■ **What you will do**:
Beneath this line are the data; copy exactly the part of them that opens with the line containing "wire [7:0] t_hi" and closes with the line containing "a1[7], ptr, phase[0]", and only that part.

■ **Material shown**:
···

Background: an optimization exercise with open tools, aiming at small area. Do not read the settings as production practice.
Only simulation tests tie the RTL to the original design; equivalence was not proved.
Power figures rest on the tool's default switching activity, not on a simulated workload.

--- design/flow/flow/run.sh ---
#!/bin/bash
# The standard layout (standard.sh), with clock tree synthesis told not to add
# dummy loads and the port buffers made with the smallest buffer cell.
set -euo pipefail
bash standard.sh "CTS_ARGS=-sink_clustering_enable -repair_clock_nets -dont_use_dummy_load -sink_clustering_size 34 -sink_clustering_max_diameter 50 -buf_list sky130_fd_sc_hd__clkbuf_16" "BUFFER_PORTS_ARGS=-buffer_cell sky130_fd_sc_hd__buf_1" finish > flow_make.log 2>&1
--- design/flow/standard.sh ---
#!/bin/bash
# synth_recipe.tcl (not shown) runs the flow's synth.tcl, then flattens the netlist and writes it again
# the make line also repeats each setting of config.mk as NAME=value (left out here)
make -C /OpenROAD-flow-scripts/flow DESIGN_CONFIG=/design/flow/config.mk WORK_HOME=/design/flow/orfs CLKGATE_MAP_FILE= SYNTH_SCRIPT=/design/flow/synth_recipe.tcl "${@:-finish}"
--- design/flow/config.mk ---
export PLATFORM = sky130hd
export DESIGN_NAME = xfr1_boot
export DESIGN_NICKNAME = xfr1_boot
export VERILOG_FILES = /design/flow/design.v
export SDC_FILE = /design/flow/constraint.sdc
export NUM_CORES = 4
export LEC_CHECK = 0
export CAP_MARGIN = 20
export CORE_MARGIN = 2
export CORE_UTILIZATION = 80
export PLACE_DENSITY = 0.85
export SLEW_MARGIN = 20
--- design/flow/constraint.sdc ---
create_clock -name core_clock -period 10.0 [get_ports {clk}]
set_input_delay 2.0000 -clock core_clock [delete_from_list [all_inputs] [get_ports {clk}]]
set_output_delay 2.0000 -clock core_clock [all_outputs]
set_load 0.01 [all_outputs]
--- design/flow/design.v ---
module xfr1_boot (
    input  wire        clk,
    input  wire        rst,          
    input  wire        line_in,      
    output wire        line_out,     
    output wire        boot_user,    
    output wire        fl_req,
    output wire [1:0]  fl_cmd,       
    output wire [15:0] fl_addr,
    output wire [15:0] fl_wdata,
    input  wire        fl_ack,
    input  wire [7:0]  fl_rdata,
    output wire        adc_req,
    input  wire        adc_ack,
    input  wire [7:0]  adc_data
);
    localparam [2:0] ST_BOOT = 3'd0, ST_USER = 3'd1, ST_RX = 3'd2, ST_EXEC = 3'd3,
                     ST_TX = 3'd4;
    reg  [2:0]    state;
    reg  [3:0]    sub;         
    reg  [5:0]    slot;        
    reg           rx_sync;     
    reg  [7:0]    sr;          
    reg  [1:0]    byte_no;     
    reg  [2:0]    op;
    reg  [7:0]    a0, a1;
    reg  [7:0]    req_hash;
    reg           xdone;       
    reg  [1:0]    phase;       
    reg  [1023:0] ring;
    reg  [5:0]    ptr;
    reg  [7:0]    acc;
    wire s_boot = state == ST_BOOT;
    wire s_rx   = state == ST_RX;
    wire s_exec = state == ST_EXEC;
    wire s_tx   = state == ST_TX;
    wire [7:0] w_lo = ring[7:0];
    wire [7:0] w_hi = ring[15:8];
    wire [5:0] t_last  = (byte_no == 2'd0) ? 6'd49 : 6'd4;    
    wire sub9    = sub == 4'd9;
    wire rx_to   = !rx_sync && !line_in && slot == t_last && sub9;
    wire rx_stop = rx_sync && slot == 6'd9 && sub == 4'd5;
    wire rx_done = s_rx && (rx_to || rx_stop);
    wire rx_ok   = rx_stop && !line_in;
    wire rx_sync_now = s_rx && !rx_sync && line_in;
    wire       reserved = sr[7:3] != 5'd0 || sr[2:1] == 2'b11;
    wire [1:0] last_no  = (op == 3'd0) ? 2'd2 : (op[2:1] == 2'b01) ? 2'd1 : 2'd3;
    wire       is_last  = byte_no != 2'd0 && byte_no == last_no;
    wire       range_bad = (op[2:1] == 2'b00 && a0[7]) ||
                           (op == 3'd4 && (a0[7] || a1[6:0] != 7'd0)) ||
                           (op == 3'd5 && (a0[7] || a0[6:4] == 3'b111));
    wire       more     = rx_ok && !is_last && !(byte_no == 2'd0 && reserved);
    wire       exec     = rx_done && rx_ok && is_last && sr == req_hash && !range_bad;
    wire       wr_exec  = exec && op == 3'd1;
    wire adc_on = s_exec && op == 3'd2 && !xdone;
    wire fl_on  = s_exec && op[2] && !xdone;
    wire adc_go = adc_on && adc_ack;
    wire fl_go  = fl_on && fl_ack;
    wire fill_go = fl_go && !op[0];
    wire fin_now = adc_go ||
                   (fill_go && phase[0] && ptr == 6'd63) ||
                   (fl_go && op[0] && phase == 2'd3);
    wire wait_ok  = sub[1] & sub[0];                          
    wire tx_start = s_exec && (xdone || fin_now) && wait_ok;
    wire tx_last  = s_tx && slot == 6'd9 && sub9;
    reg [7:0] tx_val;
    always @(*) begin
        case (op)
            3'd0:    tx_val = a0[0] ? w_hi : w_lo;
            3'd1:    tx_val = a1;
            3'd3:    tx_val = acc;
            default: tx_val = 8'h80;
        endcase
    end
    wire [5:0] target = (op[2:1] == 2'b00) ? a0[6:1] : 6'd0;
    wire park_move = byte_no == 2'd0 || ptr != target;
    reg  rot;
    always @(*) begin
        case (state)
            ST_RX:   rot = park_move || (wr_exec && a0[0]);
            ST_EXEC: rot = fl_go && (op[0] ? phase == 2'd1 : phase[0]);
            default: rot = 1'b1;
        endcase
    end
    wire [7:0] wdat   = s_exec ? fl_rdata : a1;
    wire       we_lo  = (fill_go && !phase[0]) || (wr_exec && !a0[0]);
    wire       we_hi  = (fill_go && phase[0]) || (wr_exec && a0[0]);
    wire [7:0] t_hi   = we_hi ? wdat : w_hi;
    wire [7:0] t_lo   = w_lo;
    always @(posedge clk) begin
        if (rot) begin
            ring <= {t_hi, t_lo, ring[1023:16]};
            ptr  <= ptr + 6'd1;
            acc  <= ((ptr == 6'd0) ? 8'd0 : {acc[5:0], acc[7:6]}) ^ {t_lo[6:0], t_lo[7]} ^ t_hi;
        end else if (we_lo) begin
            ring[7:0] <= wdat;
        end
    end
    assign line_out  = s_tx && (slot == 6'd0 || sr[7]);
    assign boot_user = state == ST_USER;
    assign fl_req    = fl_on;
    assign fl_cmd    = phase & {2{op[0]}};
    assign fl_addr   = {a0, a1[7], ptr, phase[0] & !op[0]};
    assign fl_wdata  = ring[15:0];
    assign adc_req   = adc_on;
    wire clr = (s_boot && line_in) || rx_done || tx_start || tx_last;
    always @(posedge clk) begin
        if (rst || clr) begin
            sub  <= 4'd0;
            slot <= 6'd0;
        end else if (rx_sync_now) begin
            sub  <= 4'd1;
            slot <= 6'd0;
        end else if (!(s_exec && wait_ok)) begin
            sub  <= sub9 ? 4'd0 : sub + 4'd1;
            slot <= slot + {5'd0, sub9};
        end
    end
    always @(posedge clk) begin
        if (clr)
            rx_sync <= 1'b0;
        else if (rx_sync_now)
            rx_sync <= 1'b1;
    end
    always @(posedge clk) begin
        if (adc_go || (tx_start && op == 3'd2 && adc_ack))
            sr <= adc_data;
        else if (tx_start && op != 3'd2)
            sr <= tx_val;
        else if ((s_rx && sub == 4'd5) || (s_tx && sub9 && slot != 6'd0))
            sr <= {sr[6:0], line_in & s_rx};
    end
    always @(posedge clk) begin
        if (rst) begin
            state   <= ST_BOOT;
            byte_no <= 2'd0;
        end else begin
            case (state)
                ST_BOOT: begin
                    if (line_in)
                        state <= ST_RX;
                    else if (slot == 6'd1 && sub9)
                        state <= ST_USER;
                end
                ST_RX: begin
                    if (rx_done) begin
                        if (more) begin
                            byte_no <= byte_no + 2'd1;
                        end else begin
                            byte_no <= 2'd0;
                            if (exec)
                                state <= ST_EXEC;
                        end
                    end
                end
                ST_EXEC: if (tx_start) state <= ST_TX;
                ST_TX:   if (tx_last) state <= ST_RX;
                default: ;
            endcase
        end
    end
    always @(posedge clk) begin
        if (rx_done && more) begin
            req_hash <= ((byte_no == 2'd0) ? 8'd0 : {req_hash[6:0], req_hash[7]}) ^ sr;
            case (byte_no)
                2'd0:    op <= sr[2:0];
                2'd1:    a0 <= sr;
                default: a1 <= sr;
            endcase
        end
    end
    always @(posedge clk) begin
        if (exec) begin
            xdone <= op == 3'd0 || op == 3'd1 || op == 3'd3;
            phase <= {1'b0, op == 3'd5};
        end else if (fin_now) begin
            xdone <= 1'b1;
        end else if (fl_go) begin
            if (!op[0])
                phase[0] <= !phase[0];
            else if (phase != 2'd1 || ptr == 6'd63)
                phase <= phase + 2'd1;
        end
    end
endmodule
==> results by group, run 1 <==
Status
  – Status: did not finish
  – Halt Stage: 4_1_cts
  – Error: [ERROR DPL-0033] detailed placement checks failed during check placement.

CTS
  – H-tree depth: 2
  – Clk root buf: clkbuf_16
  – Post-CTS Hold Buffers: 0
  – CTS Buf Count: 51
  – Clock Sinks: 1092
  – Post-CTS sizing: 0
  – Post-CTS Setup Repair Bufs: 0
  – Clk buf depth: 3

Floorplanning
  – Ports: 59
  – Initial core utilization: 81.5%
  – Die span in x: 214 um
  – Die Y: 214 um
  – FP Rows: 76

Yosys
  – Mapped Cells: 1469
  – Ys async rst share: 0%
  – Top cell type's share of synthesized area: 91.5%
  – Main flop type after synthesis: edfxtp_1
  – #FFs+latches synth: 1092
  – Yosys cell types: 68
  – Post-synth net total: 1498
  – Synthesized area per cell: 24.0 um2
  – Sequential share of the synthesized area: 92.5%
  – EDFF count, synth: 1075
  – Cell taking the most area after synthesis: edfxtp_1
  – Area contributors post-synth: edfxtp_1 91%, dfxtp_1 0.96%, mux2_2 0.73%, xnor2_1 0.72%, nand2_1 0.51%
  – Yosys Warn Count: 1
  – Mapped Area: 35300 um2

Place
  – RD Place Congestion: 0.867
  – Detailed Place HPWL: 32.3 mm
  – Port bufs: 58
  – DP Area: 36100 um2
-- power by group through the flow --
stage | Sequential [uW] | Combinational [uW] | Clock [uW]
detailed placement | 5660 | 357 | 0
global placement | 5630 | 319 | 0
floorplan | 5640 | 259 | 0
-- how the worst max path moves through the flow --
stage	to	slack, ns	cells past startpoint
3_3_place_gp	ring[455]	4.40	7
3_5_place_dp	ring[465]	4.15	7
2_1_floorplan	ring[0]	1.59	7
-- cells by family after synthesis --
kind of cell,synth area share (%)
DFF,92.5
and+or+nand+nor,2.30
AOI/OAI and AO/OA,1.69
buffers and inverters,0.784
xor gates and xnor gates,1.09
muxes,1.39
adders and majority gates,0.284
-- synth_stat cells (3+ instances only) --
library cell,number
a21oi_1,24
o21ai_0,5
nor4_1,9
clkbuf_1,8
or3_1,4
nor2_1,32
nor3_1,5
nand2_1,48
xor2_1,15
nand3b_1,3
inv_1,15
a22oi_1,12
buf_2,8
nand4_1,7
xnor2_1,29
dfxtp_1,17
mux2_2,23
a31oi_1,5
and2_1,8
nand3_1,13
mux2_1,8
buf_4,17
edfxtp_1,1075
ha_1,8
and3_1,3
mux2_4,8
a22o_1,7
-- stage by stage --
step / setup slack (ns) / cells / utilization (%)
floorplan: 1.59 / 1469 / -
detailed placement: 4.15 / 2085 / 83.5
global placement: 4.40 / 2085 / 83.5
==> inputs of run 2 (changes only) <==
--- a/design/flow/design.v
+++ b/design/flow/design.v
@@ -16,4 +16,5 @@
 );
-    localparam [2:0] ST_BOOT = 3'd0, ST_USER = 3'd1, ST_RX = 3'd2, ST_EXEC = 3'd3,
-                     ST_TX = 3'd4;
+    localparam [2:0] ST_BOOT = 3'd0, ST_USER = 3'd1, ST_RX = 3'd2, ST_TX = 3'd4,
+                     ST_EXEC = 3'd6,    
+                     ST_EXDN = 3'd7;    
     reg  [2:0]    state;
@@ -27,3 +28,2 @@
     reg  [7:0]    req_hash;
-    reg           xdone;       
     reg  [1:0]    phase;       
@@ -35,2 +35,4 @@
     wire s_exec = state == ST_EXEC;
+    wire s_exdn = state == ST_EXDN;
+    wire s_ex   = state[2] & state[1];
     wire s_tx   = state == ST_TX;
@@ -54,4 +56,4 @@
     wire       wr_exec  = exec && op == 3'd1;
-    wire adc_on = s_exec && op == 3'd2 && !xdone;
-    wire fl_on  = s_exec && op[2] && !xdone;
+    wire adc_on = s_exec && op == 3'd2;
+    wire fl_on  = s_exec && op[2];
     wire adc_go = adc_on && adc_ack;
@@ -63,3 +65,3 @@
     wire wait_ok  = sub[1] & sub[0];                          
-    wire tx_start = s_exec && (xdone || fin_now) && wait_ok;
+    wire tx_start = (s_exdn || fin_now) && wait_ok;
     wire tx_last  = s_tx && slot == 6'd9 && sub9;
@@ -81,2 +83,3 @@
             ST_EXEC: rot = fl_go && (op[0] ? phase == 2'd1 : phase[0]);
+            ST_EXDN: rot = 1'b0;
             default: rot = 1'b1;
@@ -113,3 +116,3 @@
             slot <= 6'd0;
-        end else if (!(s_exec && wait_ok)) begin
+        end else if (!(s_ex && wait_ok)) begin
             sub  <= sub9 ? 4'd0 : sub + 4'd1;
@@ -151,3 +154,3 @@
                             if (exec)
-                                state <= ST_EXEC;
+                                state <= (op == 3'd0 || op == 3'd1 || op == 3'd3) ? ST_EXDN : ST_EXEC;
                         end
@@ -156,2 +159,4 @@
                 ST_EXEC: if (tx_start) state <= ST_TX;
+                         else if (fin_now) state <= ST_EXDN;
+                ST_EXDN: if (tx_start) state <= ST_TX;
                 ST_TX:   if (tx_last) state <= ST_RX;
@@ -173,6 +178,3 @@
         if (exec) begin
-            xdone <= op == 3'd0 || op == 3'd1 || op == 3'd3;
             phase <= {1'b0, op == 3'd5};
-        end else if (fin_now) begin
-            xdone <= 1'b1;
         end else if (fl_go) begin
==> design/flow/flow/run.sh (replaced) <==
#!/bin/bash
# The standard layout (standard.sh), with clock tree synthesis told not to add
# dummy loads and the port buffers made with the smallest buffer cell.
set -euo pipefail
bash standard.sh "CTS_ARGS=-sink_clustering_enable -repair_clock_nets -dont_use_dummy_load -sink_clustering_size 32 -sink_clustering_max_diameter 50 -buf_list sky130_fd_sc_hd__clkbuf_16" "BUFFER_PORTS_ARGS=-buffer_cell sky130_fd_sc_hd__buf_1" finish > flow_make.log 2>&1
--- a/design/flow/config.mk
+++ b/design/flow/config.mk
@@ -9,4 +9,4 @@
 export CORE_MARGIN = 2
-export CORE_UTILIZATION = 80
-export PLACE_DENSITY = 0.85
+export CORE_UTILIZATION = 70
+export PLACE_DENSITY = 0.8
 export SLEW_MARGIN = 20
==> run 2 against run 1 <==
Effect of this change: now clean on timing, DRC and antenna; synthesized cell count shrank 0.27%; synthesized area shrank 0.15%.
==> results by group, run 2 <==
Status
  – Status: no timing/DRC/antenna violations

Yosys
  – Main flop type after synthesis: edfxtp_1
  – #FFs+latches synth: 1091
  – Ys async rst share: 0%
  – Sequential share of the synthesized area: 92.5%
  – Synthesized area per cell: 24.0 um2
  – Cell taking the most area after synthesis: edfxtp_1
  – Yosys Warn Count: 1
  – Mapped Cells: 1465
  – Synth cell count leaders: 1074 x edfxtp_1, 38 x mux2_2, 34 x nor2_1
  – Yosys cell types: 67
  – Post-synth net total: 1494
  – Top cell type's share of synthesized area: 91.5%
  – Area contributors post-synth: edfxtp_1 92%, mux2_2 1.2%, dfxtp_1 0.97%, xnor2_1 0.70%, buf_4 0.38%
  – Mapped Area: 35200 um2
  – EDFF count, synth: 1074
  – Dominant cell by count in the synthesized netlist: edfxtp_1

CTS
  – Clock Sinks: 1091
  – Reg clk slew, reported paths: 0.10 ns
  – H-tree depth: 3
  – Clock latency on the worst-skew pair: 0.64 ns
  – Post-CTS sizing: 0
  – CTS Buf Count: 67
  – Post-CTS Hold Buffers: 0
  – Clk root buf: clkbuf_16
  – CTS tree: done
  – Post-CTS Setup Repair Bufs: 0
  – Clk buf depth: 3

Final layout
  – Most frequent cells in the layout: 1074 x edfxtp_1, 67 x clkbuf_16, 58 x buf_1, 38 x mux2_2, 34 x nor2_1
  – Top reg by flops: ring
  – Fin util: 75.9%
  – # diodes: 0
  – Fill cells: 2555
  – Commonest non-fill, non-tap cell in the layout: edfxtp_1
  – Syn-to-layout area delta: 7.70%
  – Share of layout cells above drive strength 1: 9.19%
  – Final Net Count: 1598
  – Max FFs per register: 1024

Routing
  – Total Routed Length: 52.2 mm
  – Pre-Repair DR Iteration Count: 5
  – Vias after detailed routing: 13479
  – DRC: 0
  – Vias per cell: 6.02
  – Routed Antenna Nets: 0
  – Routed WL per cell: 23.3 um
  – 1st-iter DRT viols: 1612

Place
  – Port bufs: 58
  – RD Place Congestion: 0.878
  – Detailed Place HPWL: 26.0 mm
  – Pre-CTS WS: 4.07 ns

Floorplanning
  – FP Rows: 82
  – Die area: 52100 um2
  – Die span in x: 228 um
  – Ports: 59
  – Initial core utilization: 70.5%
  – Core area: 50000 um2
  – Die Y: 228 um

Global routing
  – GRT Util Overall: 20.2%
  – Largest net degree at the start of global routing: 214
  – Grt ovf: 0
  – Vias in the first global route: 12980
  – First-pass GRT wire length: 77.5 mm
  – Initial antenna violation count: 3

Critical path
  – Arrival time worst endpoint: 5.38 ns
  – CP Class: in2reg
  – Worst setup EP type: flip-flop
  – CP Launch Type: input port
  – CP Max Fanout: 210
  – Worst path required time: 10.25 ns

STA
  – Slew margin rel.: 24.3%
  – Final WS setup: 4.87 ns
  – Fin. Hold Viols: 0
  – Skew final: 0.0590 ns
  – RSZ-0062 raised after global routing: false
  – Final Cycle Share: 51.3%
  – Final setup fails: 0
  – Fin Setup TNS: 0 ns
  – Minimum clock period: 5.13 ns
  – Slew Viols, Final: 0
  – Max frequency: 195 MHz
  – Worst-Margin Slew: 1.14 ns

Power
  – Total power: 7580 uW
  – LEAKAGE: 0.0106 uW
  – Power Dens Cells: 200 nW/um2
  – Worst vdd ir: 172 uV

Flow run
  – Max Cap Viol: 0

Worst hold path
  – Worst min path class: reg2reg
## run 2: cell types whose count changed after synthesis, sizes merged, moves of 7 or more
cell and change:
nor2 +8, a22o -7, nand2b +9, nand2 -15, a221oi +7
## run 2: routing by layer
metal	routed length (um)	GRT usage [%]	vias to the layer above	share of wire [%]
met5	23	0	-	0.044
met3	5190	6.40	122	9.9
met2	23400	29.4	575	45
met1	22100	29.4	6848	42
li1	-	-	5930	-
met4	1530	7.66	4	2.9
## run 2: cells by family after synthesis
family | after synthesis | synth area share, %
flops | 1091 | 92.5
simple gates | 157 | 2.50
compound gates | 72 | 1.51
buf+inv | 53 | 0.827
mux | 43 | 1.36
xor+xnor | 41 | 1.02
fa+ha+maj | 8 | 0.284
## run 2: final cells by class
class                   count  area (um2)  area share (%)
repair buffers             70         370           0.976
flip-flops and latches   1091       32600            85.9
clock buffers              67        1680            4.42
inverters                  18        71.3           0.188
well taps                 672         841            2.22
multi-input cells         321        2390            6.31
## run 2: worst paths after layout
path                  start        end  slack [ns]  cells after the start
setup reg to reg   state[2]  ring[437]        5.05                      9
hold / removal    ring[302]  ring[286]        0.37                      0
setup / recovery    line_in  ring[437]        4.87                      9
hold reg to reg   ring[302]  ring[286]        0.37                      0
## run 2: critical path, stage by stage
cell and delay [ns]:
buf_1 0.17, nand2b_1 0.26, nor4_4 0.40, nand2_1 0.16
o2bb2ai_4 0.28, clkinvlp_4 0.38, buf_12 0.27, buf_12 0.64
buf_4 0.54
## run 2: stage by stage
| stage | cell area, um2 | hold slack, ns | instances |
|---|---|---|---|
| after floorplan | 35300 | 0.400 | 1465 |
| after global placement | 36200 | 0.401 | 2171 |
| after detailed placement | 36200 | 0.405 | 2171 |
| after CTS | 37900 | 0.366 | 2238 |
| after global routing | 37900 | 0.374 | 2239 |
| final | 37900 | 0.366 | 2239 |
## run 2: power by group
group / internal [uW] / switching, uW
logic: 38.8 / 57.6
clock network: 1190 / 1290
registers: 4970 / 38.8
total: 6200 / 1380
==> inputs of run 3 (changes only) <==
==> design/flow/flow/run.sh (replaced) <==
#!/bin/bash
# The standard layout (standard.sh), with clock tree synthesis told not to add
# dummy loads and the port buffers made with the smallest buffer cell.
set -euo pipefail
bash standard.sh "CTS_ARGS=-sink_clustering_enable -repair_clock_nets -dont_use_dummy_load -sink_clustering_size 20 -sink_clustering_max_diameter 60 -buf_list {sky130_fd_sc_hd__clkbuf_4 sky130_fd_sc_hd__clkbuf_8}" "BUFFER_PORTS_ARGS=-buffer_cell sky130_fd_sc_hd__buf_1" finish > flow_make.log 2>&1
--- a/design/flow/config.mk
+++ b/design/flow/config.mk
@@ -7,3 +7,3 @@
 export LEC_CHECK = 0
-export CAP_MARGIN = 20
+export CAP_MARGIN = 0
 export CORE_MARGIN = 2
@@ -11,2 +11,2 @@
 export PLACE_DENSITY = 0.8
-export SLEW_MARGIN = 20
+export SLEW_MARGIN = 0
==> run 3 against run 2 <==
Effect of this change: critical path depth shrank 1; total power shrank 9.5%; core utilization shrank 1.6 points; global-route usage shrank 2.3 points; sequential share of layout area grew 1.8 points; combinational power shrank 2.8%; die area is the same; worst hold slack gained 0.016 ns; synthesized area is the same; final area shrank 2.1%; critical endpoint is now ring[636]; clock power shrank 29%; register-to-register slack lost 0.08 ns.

···

■ **Task answer**:
    wire [7:0] t_hi   = we_hi ? wdat : w_hi;
    wire [7:0] t_lo   = w_lo;
    always @(posedge clk) begin
        if (rot) begin
            ring <= {t_hi, t_lo, ring[1023:16]};
            ptr  <= ptr + 6'd1;
            acc  <= ((ptr == 6'd0) ? 8'd0 : {acc[5:0], acc[7:6]}) ^ {t_lo[6:0], t_lo[7]} ^ t_hi;
        end else if (we_lo) begin
            ring[7:0] <= wdat;
        end
    end
    assign line_out  = s_tx && (slot == 6'd0 || sr[7]);
    assign boot_user = state == ST_USER;
    assign fl_req    = fl_on;
    assign fl_cmd    = phase & {2{op[0]}};
    assign fl_addr   = {a0, a1[7], ptr, phase[0] & !op[0]};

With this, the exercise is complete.